Source: an optimization exercise on an open RTL-to-GDS flow (aim: a short achievable clock period and few clock cycles per item). Production flows keep margins and buffers that such runs may drop.
The RTL was checked by simulation tests, not by an equivalence proof against the original design.
Power and IR drop assume default switching activity.

File: flow/run.sh
#!/bin/bash
# synth_recipe.tcl (not shown) runs the flow's synth.tcl, then flattens the netlist and writes it again
# the make line also repeats each setting of config.mk as NAME=value (left out here)
make -C /OpenROAD-flow-scripts/flow DESIGN_CONFIG=/design/flow/config.mk WORK_HOME=/design/flow/orfs CLKGATE_MAP_FILE= SYNTH_SCRIPT=/design/flow/synth_recipe.tcl finish
File: flow/config.mk
export PLATFORM = sky130hd
export DESIGN_NAME = core
export DESIGN_NICKNAME = core
export VERILOG_FILES = /design/flow/design.v
export SDC_FILE = /design/flow/constraint.sdc
export NUM_CORES = 4
export LEC_CHECK = 0
export ABC_CLOCK_PERIOD_IN_PS = 2500
export CAP_MARGIN = 20
export CORE_MARGIN = 2
export CORE_UTILIZATION = 45
export SETUP_SLACK_MARGIN = 4.0
export SLEW_MARGIN = 20
export TNS_END_PERCENT = 100
File: flow/constraint.sdc
create_clock -name core_clock -period 6.5 [get_ports {clk}]
set_input_delay 1.3000 -clock core_clock [delete_from_list [all_inputs] [get_ports {clk}]]
set_output_delay 1.3000 -clock core_clock [all_outputs]
set_load 0.01 [all_outputs]
File: flow/design.v
`timescale 1ns/1ps
module core (
  input  wire        clk,         
  input  wire        rst,         
  output wire [7:0]  imem_addr,   
  input  wire [15:0] imem_rdata,  
  output reg  [7:0]  out_port,    
  output reg         out_valid,   
  output wire        halted       
);
  reg [7:0] data_mem [0:255];
  reg [7:0] pc;        
  reg [7:0] acc;
  reg       halt;
  reg         m_valid;
  reg [7:0]   m_op;
  reg [7:0]   m_arg;
  reg [127:0] m_part;  
  reg [15:0]  m_hi;    
  reg         m_fw;    
  reg [7:0]   m_fwd;   
  reg [7:0]   m_pc2;   
  reg       x_valid;
  reg [7:0] x_arg;
  reg [7:0] x_b;       
  reg       x_fx;      
  reg [7:0] x_pc2;
  reg       x_ld, x_add, x_sub, x_and, x_or, x_st, x_out, x_hlt, x_jz, x_jnz;
  reg         w_en;
  reg [7:0]   w_addr, w_data;
  reg [255:0] w_oh;    
  assign imem_addr = pc;
  assign halted    = halt;
  integer k;
  wire [7:0] f_op  = imem_rdata[7:0];
  wire [7:0] f_arg = imem_rdata[15:8];
  wire f_two = (f_op == 8'h10) | (f_op == 8'h11) | (f_op == 8'h12) |
               (f_op[7:3] == 5'b00100) |
               (f_op == 8'h30) | (f_op == 8'h31) | (f_op == 8'h32);
  wire f_jump = (f_op == 8'h30) | (f_op == 8'h32);    
  wire [7:0] pc1 = pc + 8'd1;
  wire [7:0] pc2 = pc + 8'd2;
  wire [7:0] f_npc = f_jump ? f_arg : (f_two ? pc2 : pc1);
  wire x_run  = x_valid & ~halt;
  wire acc_z  = (acc == 8'h00);
  wire x_miss = x_run & (x_jz | x_jnz) & acc_z;
  wire [7:0] x_tgt = x_jz ? x_arg : x_pc2;
  wire [7:0] x_opnd = x_fx ? w_data : x_b;
  wire m_mem = (m_op == 8'h11) | (m_op == 8'h21) | (m_op == 8'h23) |
               (m_op == 8'h25) | (m_op == 8'h27);
  reg [7:0] m_rd;
  always @* begin
    m_rd = 8'h00;
    for (k = 0; k < 16; k = k + 1)
      m_rd = m_rd | ({8{m_hi[k]}} & m_part[8*k +: 8]);
  end
  wire [7:0] m_b = ~m_mem ? m_arg :
                   (w_en && w_addr == m_arg) ? w_data :
                   m_fw ? m_fwd : m_rd;
  wire [15:0] f_lo = 16'd1 << f_arg[3:0];
  reg [127:0] f_part;
  integer g, l;
  always @* begin
    f_part = 128'd0;
    for (g = 0; g < 16; g = g + 1)
      for (l = 0; l < 16; l = l + 1)
        f_part[8*g +: 8] = f_part[8*g +: 8] | ({8{f_lo[l]}} & data_mem[16*g + l]);
  end
  always @(posedge clk) begin
    for (k = 0; k < 256; k = k + 1)
      if (w_oh[k])
        data_mem[k] <= w_data;
  end
  always @(posedge clk) begin
    m_op  <= f_op;
    m_arg <= f_arg;
    m_part <= f_part;
    m_hi  <= 16'd1 << f_arg[7:4];
    m_fw  <= w_en & (w_addr == f_arg);
    m_fwd <= w_data;
    m_pc2 <= pc2;
    x_arg <= m_arg;
    x_b   <= m_b;
    x_fx  <= m_mem & x_run & x_st & (x_arg == m_arg);
    x_pc2 <= m_pc2;
    x_ld  <= (m_op == 8'h10) | (m_op == 8'h11);
    x_add <= (m_op == 8'h20) | (m_op == 8'h21);
    x_sub <= (m_op == 8'h22) | (m_op == 8'h23);
    x_and <= (m_op == 8'h24) | (m_op == 8'h25);
    x_or  <= (m_op == 8'h26) | (m_op == 8'h27);
    x_st  <= (m_op == 8'h12);
    x_out <= (m_op == 8'h40);
    x_hlt <= (m_op == 8'hFF);
    x_jz  <= (m_op == 8'h31);
    x_jnz <= (m_op == 8'h32);
    w_addr <= x_arg;
    w_data <= acc;
  end
  always @(posedge clk or posedge rst) begin
    if (rst) begin
      pc        <= 8'h00;
      acc       <= 8'h00;
      halt      <= 1'b0;
      m_valid   <= 1'b0;
      x_valid   <= 1'b0;
      w_en      <= 1'b0;
      w_oh      <= 256'd0;
      out_port  <= 8'h00;
      out_valid <= 1'b0;
    end
    else begin
      out_valid <= 1'b0;
      if (x_miss) begin
        pc      <= x_tgt;
        m_valid <= 1'b0;
        x_valid <= 1'b0;
      end
      else begin
        pc      <= f_npc;
        m_valid <= 1'b1;
        x_valid <= m_valid;
      end
      w_en <= x_run & x_st;
      w_oh <= (x_run & x_st) ? (256'd1 << x_arg) : 256'd0;
      if (x_run) begin
        if (x_ld)  acc <= x_opnd;
        if (x_add) acc <= acc + x_opnd;
        if (x_sub) acc <= acc - x_opnd;
        if (x_and) acc <= acc & x_opnd;
        if (x_or)  acc <= acc | x_opnd;
        if (x_out) begin
          out_port  <= acc;
          out_valid <= 1'b1;
        end
        if (x_hlt) halt <= 1'b1;
      end
    end
  end
endmodule
==> results of run 1 <==
layer usage:
layer	GRT usage (%)	share of wire [%]	routed length, um
met3	10.03	15	49270
met5	0.6530	0.097	322
met2	44.22	42	140000
met4	17.98	6.8	22720
met1	43.25	36	120800
repair_timing:
item                       in CTS  in global routing
cloned                         22                 10
setup endpoints to repair     761                561
pin swaps                      15                 13
buffers inserted               66                 34
resized for setup             195                 46
hold buffers                    0                  0
sequential cells by signal (all words and copies together), names as in the netlist, 8 cells and up:
| register | count |
|---|---|
| w_data | 8 |
| m_arg | 8 |
| w_oh | 256 |
| x_pc2 | 8 |
| m_fwd | 8 |
| x_b | 8 |
| x_arg | 8 |
| acc | 8 |
| m_op | 8 |
| data_mem | 2048 |
| m_part | 128 |
| out_port | 8 |
| w_addr | 8 |
| pc | 8 |
| m_hi | 16 |
| m_pc2 | 8 |
layout by cell type, fill, tap and decap left out, types with 29 or more instances in the layout:
cell	count
dfrtp_1	277
clkbuf_1	51
nand3_1	35
dfxtp_1	218
buf_4	154
a22o_1	200
nor2_1	322
nand2_1	174
buf_12	36
clkbuf_8	33
clkbuf_16	252
nand4_1	134
a222oi_1	68
mux2i_1	44
a21oi_1	52
and3_1	41
nor3_1	46
a221oi_1	143
inv_1	29
clkinv_2	60
a22oi_1	556
edfxtp_1	2048
o2111a_1	39
mux2_2	36
how the worst min path moves through the flow:
stage | start | slack (ns) | to
2_1_floorplan | m_pc2[0] | 0.31 | x_pc2[0]
6_report | m_pc2[7] | 0.32 | x_pc2[7]
3_3_place_gp | m_pc2[5] | 0.31 | x_pc2[5]
4_1_cts | m_pc2[6] | 0.33 | x_pc2[6]
3_5_place_dp | m_pc2[7] | 0.31 | x_pc2[7]
5_1_grt | m_pc2[3] | 0.33 | x_pc2[3]
final cells by class:
type                            count  area share, %
Multi-Input combinational cell   2299          15.85
Timing Repair Buffer              279          3.282
Clock inverter                    138          1.380
Inverter                           32         0.1204
Sequential cell                  2561          69.76
Antenna cell                       24        0.05720
Clock buffer                      326          6.383
Tap cell                         2656          3.165
power by group:
group          leakage (nW)  total [mW]  internal, mW  switching (mW)
logic                  6.52        3.26         0.800            2.46
registers              24.3        19.7          19.2           0.469
clock network          4.01        14.4          8.04            6.34
stage by stage:
step           total power, mW  instance area [um2]  std cells
5_1_grt                  38.08               104900       8292
3_3_place_gp             22.64                94390       7695
6_report                 37.29               105000       8315
4_1_cts                  37.08               104200       8247
3_5_place_dp             22.72                94390       7695
2_1_floorplan            21.15                90850       5184
kinds of logic (layout without fill, tap and decap cells):
group | after synthesis | after routing | share of synthesized area [%]
flops | 2561 | 2561 | 80.71
compound gates | 1232 | 1232 | 10.94
simple gates | 906 | 917 | 4.882
buf+inv | 335 | 775 | 1.715
mux | 89 | 89 | 1.039
xor+xnor | 34 | 34 | 0.3283
fa+ha+maj | 27 | 27 | 0.3890
other cells | 0 | 24 | 0
==> impl_metrics.env, run 1 <==
export IMPL_ys_ff_latch=2561
export IMPL_criticalPathCategory="register to primary output"
export IMPL_pre_cts_ws_ns=2.100
export IMPL_fill_cells=15790
export IMPL_drtIter0Drc=10440
export IMPL_hpwl_um=183700
export IMPL_r2r_end="x_b[4]"
export IMPL_crit_path_end_kind="primary output"
export IMPL_worstMarginPinSlew_ns=1.106
export IMPL_area_delta_synth_final_pct=15.76
export IMPL_crit_family="flip-flops"
export IMPL_clockBufferDepth=3
export IMPL_drive_above_1_share_pct=14.87
export IMPL_fin_tns_setup_ns=0
export IMPL_hold_violations=0
export IMPL_vias=56220
export IMPL_synth_common_cells="2048 x edfxtp_1, 557 x a22oi_1, 326 x nor2_1"
export IMPL_start_kind="register"
export IMPL_leakage_nw=34.85
export IMPL_power_density_nw_per_um2=355.2
export IMPL_drt_total_wl_um=333200
export IMPL_initial_core_util_pct=45.33
export IMPL_multi_input_area_um2=16640
export IMPL_skew_ns=0.04221
export IMPL_grt_use_total_pct=31.52
export IMPL_final_core_util_pct=52.48
export IMPL_crit_fanout=3
export IMPL_nets=5459
export IMPL_hold_slack_ns=0.3242
export IMPL_postRouteAntennaNets=0
export IMPL_die_area_um2=205100
export IMPL_slowest_delay_ns=0.40
export IMPL_crit_buf_inv=1
export IMPL_viasPerCell=6.762
export IMPL_cts_tree="done"
export IMPL_worst_ir_drop_vdd_v=0.0002471
export IMPL_worst_slack_ns=3.740
export IMPL_r2r_slack_ns=3.82
export IMPL_synthDistinctLibCells=82
export IMPL_regArea_um2=73240
export IMPL_fp_dieW_um=452.9
export IMPL_numCtsBuffers=241
export IMPL_min_period_ns=2.760
export IMPL_grt_overflow_total=0
export IMPL_critPathRequiredTime_ns=5.20
export IMPL_rr_startpoint="m_hi[12]"
export IMPL_syn_inst=5184
export IMPL_ios=36
export IMPL_slew_viol_final=0
export IMPL_h_tree_depth=4
export IMPL_fmax_ghz=0.3624
export IMPL_route_detailed_wl_per_inst_um=40.07
export IMPL_max_slew_margin_pct=26.20
export IMPL_path_cells="buf_2"
export IMPL_fp_dieH_um=452.9
export IMPL_slowest_stage="dfrtp_1"
export IMPL_synth_edf_count=2048
export IMPL_io_buffers=35
export IMPL_yosysWarnings=2
export IMPL_yosys_top_cells_area="edfxtp_1 68%, dfrtp_1 7.9%, dfxtp_1 5.0%"
export IMPL_synth_most_common_cell="edfxtp_1"
export IMPL_drt_first_pass_iters=8
export IMPL_drc_errors=0
export IMPL_clk_pin_slew_ns=0.07
export IMPL_grt_pass1_wl_um=441600
export IMPL_place_congestion=0.9850
export IMPL_yosysTopAreaCellShare_pct=67.81
export IMPL_yosys_area_top_type="edfxtp_1"
export IMPL_hold_depth=0
export IMPL_cp_data_arrival_time_ns=1.46
export IMPL_ys_seq_area_share_pct=80.71
export IMPL_hp_class="register to register"
export IMPL_cap_violations=0
export IMPL_antenna_found_initial=20
export IMPL_setup_viol=0
export IMPL_cts_root_buf="clkbuf_16"
export IMPL_synth_area_um2=90690
export IMPL_grt_pass1_vias=51180
export IMPL_ys_flop_type="edfxtp_1"
export IMPL_synth_nets=5229
export IMPL_cp_endpoint="imem_addr[7]"
export IMPL_startpoint="pc[7]"
export IMPL_clkLatencyLatePin_ns=0.93
export IMPL_grt_max_degree=136
export IMPL_rows=164
export IMPL_syn_mean_instance_area_um2=17.49
export IMPL_worst_r2r_path_depth=5
export IMPL_outcome="no timing/DRC/antenna violations"
export IMPL_clock_sinks=2561
export IMPL_synthArstFlopShare_pct=11.13
export IMPL_core_area_um2=200100
export IMPL_cp_num_cells=1
export IMPL_fin_crit_sh_pct=42.46
export IMPL_rsz0062_at_grt="yes"
Testbench counts, summed over its fixed seeds: cycles 92,013, instructions 86,873.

++++++++++

- Instructions for the task
Scan the data above, find each line with "layer", and copy it.

- Answer area
layer usage:
layer	GRT usage (%)	share of wire [%]	routed length, um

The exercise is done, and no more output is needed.